- DATA -

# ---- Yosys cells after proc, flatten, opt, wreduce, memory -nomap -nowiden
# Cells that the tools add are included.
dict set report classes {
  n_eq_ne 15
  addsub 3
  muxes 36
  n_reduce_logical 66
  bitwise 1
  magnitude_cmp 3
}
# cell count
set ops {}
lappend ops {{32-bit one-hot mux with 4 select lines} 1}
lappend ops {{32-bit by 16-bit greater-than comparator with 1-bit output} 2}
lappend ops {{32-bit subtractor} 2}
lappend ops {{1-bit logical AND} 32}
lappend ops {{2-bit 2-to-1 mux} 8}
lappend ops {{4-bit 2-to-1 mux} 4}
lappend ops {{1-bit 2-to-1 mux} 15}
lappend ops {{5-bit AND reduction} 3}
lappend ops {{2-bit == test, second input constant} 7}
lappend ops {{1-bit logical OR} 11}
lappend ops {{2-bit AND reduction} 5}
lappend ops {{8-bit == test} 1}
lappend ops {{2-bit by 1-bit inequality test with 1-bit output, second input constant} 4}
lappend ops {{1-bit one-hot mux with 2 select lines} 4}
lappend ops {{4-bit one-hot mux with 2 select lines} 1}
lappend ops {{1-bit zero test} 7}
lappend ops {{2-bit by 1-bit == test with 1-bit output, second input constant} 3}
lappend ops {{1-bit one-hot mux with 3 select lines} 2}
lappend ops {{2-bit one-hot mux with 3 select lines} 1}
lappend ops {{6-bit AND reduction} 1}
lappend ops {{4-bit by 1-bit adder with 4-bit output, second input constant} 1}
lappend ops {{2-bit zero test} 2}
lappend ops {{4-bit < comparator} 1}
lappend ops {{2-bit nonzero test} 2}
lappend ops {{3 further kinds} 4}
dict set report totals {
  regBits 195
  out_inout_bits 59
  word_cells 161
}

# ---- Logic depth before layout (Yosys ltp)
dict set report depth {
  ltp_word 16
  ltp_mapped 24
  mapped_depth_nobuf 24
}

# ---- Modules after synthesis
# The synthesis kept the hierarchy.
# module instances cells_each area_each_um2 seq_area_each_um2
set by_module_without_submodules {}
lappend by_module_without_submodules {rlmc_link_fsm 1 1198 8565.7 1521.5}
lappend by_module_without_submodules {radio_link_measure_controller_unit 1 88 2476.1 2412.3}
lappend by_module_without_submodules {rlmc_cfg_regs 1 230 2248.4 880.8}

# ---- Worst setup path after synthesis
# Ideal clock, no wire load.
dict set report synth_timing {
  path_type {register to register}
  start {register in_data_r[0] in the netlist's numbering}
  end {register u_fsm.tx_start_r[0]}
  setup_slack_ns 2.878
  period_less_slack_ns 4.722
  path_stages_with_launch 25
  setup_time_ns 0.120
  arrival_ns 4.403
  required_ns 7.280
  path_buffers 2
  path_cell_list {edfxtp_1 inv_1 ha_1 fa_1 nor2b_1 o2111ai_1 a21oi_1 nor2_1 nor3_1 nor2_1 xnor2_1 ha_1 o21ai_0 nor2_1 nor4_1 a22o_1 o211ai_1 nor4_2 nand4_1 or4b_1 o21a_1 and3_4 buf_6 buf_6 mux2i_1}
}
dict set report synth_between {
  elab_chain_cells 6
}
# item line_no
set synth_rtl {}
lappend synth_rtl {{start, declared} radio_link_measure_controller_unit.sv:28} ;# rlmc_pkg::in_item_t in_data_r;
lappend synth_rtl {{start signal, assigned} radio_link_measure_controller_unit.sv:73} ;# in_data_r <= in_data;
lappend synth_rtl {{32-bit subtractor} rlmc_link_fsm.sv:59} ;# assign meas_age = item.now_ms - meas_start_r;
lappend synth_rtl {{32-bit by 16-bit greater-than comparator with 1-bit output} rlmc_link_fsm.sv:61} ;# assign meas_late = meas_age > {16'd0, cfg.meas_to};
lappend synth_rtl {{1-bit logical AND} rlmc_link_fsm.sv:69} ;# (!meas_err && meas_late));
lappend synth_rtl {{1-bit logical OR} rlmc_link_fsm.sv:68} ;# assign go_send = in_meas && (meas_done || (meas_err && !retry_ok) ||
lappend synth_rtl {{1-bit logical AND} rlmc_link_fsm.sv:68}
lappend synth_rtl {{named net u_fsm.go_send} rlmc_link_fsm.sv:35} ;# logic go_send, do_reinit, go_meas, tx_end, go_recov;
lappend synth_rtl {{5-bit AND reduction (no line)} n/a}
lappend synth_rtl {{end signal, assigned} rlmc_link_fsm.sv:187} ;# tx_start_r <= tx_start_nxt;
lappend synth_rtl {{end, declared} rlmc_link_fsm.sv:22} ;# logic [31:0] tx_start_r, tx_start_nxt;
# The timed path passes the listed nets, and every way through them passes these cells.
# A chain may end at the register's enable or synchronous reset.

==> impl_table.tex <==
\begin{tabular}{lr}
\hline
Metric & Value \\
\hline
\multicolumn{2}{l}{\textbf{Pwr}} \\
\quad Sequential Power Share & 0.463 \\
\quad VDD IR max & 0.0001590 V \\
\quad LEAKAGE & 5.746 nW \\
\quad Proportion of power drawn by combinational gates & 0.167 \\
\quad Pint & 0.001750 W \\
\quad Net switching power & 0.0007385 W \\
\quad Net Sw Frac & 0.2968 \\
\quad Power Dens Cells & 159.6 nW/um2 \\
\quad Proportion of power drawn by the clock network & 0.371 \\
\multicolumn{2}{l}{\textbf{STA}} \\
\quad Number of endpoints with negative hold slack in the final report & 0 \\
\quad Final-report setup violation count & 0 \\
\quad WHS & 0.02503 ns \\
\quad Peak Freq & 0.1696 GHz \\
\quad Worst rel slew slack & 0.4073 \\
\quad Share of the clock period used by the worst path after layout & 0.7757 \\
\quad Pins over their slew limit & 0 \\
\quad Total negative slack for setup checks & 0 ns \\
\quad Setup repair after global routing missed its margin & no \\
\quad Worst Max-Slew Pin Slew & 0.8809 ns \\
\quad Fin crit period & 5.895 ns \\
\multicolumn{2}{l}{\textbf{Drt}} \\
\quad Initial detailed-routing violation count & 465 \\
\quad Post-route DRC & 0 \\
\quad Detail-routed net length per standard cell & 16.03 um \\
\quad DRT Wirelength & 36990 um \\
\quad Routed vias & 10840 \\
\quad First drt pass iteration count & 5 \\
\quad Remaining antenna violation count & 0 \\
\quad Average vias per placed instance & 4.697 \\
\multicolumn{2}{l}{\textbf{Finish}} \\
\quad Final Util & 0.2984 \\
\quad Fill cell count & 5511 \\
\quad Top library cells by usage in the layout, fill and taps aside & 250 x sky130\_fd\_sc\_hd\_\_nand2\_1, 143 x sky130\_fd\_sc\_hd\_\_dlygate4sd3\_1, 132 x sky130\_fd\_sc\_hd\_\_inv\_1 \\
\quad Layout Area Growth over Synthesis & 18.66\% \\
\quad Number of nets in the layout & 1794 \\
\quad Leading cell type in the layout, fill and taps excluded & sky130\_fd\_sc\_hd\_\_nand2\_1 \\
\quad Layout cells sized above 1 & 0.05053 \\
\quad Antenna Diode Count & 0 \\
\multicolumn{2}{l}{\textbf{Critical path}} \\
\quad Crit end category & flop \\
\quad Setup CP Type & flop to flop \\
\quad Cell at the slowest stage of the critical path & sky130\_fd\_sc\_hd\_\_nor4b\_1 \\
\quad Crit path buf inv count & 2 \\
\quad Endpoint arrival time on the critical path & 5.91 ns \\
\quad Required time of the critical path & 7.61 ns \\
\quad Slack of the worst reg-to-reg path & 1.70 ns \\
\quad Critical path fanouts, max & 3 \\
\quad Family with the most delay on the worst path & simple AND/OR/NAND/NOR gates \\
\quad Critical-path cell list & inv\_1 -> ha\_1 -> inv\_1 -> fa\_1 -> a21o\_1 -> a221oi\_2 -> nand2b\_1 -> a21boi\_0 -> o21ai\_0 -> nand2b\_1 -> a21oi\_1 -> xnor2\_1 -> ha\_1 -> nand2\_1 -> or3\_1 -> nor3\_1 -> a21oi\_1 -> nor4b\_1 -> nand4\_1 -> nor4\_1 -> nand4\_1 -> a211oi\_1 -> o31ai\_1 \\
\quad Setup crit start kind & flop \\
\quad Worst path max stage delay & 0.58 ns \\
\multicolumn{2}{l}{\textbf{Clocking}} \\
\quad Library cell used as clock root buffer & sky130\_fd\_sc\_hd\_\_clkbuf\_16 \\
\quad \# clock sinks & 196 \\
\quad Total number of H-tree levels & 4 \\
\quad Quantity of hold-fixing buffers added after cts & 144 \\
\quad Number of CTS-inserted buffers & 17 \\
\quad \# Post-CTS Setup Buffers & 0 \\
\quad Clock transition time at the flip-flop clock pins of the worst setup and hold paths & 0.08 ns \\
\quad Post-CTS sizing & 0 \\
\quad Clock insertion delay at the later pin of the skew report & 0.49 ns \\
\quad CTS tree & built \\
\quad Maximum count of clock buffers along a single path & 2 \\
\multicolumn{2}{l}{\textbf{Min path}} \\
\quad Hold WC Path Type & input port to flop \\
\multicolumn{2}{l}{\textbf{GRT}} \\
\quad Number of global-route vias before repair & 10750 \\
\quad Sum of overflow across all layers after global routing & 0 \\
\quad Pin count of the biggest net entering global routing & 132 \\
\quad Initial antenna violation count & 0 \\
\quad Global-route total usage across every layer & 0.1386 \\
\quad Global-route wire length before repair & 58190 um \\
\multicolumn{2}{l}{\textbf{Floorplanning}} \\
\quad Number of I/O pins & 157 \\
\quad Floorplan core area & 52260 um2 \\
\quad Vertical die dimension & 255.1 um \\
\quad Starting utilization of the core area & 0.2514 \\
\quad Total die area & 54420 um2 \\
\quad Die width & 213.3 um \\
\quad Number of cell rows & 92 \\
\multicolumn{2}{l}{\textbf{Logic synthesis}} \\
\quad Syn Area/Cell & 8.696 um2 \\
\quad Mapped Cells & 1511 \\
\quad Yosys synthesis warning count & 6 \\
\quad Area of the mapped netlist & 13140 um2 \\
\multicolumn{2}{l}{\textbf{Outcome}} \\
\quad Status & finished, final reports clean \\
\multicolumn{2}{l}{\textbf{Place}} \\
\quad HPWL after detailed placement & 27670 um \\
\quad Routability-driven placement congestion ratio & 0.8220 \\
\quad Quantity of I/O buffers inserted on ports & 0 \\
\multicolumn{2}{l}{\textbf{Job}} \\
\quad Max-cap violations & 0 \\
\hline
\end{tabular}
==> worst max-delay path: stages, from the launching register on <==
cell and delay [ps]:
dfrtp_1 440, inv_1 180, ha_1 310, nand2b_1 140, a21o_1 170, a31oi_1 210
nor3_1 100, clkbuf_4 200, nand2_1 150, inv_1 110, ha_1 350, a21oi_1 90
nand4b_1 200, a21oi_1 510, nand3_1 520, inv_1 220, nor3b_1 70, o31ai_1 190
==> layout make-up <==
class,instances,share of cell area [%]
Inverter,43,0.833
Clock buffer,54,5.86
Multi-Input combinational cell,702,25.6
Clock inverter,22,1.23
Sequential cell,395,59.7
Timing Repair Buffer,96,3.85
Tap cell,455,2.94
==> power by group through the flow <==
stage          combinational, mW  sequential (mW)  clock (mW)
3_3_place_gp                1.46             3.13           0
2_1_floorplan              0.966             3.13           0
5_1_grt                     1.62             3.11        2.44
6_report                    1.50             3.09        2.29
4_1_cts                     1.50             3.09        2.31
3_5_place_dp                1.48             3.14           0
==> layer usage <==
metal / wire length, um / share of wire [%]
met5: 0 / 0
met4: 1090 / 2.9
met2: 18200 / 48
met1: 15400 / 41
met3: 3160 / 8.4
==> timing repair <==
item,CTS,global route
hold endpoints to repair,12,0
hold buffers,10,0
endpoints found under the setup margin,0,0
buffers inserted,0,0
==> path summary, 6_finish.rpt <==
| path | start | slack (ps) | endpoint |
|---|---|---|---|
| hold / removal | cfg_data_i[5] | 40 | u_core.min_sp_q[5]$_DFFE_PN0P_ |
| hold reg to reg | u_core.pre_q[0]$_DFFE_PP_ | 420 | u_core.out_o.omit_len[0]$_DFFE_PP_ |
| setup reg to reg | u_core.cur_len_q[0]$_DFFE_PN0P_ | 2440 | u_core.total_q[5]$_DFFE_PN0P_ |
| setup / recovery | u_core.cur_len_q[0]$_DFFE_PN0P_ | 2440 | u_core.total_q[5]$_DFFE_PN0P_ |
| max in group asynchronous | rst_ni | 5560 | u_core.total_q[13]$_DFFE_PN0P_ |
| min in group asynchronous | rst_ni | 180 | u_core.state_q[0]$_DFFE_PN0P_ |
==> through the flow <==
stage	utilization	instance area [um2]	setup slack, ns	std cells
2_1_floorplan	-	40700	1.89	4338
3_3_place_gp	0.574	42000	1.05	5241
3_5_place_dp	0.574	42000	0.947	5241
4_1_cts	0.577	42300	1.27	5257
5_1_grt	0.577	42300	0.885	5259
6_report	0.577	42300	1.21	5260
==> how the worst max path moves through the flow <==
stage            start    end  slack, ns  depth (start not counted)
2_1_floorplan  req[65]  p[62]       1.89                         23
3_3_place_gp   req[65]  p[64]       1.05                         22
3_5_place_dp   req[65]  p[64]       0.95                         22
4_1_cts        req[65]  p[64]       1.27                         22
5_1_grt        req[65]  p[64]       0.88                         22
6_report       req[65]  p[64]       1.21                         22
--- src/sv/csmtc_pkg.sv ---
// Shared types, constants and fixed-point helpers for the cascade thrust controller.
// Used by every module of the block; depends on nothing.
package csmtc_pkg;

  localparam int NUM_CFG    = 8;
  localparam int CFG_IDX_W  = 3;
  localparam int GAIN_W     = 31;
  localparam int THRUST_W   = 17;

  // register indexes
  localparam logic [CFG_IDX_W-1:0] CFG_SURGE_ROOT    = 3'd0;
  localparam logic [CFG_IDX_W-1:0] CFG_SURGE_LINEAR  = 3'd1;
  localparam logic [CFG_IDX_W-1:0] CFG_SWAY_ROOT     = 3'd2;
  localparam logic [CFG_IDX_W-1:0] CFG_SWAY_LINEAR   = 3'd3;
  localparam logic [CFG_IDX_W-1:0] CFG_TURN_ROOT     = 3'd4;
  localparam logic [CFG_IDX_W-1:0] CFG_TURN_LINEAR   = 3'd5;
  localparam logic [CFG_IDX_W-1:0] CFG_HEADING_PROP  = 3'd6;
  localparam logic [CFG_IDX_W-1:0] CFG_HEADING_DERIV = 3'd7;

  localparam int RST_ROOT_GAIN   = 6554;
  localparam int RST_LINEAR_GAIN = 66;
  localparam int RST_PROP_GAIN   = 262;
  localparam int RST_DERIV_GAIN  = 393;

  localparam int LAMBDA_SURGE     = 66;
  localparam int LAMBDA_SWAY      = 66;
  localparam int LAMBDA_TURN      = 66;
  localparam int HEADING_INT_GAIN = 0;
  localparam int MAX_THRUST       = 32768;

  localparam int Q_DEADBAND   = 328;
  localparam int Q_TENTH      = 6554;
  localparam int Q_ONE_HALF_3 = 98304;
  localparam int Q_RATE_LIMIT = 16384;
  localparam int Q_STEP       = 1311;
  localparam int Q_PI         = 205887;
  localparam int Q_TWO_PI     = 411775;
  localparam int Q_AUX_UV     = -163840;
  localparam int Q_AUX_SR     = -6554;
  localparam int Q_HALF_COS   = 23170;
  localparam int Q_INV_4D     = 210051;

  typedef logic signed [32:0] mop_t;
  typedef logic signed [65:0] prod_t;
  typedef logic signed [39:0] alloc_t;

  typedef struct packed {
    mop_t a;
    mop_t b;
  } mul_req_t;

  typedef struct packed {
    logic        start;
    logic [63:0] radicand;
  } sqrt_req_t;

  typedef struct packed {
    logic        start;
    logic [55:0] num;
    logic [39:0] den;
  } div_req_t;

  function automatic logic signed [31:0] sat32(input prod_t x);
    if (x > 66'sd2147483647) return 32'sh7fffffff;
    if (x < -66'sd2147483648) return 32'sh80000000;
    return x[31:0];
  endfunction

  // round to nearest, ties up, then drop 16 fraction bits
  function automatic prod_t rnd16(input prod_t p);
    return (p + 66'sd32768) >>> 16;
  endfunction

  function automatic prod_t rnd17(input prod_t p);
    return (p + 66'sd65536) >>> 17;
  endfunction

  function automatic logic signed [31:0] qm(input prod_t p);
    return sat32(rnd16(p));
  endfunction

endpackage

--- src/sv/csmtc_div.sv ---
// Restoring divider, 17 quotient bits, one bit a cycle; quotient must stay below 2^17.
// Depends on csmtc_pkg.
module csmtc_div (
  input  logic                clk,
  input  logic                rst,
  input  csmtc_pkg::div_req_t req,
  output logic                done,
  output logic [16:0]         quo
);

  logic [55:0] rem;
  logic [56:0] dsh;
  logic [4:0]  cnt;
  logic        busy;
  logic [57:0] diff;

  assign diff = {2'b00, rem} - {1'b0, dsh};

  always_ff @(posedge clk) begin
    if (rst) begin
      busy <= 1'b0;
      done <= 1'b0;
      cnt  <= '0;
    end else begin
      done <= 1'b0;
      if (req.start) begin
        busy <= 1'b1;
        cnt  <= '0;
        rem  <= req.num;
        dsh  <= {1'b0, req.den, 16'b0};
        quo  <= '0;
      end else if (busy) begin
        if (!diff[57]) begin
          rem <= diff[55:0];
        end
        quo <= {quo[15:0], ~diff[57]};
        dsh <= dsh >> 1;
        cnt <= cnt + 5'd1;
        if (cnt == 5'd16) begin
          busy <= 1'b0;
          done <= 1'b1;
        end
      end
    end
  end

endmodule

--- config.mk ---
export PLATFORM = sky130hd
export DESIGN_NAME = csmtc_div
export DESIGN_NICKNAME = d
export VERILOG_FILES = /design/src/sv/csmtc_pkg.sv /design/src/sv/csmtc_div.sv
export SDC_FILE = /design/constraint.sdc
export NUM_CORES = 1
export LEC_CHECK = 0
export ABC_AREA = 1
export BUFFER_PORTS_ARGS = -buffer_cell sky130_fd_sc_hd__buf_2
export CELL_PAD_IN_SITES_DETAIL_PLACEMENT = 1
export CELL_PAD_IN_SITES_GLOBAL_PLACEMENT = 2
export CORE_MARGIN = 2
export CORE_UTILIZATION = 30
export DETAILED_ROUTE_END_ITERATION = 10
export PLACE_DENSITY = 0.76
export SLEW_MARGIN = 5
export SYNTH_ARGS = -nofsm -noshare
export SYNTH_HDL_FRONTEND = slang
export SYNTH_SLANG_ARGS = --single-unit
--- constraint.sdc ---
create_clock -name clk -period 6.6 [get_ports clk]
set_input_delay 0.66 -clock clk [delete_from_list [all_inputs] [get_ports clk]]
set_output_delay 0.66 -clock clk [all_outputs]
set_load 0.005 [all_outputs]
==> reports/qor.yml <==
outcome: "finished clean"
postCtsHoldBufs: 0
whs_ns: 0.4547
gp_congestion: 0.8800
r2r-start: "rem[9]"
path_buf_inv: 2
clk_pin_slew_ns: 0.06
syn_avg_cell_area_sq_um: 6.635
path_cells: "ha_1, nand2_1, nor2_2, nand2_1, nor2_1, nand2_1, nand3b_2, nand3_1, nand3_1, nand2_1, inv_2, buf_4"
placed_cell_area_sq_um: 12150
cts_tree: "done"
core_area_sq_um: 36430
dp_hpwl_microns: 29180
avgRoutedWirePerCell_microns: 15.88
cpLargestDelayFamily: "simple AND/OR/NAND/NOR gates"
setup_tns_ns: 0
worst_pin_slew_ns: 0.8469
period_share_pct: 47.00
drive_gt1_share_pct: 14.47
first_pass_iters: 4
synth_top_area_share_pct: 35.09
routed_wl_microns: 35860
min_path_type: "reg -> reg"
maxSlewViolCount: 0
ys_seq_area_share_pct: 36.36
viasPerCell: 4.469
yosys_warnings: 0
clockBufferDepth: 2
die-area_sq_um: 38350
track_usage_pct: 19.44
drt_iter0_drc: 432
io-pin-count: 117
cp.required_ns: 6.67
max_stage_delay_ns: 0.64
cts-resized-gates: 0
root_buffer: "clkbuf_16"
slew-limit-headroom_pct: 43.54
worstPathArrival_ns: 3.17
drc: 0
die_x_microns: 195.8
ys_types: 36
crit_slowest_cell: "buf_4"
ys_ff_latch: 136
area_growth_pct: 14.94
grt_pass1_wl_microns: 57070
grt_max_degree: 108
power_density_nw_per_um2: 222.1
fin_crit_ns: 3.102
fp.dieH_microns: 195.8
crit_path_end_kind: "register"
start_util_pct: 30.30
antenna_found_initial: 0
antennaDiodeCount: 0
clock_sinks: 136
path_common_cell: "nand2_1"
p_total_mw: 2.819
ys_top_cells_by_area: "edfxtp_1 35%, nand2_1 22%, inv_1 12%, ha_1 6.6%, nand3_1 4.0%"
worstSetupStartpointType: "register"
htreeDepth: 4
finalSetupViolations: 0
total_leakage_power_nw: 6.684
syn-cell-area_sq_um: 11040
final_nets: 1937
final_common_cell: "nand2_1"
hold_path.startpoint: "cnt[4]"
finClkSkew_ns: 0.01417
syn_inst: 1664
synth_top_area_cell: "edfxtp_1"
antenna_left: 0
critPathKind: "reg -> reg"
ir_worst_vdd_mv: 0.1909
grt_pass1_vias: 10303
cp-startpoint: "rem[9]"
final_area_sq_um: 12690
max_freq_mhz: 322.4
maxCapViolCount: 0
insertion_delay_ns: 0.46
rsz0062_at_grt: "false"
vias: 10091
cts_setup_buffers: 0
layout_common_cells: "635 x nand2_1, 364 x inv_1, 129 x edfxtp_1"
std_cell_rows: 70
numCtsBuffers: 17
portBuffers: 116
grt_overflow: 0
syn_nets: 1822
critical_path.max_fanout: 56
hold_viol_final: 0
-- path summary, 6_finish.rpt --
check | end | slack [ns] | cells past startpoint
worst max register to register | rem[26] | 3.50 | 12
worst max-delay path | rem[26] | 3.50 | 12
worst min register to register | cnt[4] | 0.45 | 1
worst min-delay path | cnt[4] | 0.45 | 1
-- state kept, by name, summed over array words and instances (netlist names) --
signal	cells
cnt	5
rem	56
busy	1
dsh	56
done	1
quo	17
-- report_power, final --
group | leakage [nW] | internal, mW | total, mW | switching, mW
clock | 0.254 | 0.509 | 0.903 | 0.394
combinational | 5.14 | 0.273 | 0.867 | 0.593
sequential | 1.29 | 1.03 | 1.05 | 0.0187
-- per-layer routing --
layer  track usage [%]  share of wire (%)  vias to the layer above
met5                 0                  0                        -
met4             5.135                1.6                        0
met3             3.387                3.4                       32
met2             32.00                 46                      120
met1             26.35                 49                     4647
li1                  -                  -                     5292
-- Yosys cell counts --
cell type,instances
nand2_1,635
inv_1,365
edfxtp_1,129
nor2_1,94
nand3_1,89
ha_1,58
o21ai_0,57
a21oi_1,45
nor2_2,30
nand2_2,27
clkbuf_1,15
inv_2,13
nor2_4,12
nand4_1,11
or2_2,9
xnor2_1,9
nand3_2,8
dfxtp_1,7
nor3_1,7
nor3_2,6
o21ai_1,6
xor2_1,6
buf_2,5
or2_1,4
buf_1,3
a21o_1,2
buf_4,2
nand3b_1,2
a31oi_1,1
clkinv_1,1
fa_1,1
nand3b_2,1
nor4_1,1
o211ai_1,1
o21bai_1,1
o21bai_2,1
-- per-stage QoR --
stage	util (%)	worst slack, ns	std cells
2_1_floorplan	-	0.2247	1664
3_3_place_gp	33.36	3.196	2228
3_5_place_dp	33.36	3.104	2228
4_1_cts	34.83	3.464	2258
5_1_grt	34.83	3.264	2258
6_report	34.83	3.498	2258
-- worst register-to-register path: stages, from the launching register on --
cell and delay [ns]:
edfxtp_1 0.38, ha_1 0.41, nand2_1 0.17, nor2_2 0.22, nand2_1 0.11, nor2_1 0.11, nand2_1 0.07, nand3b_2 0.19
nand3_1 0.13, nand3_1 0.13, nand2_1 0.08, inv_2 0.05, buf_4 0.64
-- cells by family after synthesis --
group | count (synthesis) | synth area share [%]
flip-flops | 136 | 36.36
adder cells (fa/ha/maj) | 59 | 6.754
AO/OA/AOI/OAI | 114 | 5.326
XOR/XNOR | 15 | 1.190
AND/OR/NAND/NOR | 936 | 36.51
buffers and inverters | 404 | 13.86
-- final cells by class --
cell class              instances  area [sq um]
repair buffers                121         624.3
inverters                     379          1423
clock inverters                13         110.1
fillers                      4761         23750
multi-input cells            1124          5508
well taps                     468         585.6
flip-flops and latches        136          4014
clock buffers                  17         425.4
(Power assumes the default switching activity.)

- WHAT IS NEEDED -
The expected output is the exact run of lines from the start of the entries through the line with "1 1198 8565.7", inclusive.

- SOLUTION -
# ---- Yosys cells after proc, flatten, opt, wreduce, memory -nomap -nowiden
# Cells that the tools add are included.
dict set report classes {
  n_eq_ne 15
  addsub 3
  muxes 36
  n_reduce_logical 66
  bitwise 1
  magnitude_cmp 3
}
# cell count
set ops {}
lappend ops {{32-bit one-hot mux with 4 select lines} 1}
lappend ops {{32-bit by 16-bit greater-than comparator with 1-bit output} 2}
lappend ops {{32-bit subtractor} 2}
lappend ops {{1-bit logical AND} 32}
lappend ops {{2-bit 2-to-1 mux} 8}
lappend ops {{4-bit 2-to-1 mux} 4}
lappend ops {{1-bit 2-to-1 mux} 15}
lappend ops {{5-bit AND reduction} 3}
lappend ops {{2-bit == test, second input constant} 7}
lappend ops {{1-bit logical OR} 11}
lappend ops {{2-bit AND reduction} 5}
lappend ops {{8-bit == test} 1}
lappend ops {{2-bit by 1-bit inequality test with 1-bit output, second input constant} 4}
lappend ops {{1-bit one-hot mux with 2 select lines} 4}
lappend ops {{4-bit one-hot mux with 2 select lines} 1}
lappend ops {{1-bit zero test} 7}
lappend ops {{2-bit by 1-bit == test with 1-bit output, second input constant} 3}
lappend ops {{1-bit one-hot mux with 3 select lines} 2}
lappend ops {{2-bit one-hot mux with 3 select lines} 1}
lappend ops {{6-bit AND reduction} 1}
lappend ops {{4-bit by 1-bit adder with 4-bit output, second input constant} 1}
lappend ops {{2-bit zero test} 2}
lappend ops {{4-bit < comparator} 1}
lappend ops {{2-bit nonzero test} 2}
lappend ops {{3 further kinds} 4}
dict set report totals {
  regBits 195
  out_inout_bits 59
  word_cells 161
}

# ---- Logic depth before layout (Yosys ltp)
dict set report depth {
  ltp_word 16
  ltp_mapped 24
  mapped_depth_nobuf 24
}

# ---- Modules after synthesis
# The synthesis kept the hierarchy.
# module instances cells_each area_each_um2 seq_area_each_um2
set by_module_without_submodules {}
lappend by_module_without_submodules {rlmc_link_fsm 1 1198 8565.7 1521.5}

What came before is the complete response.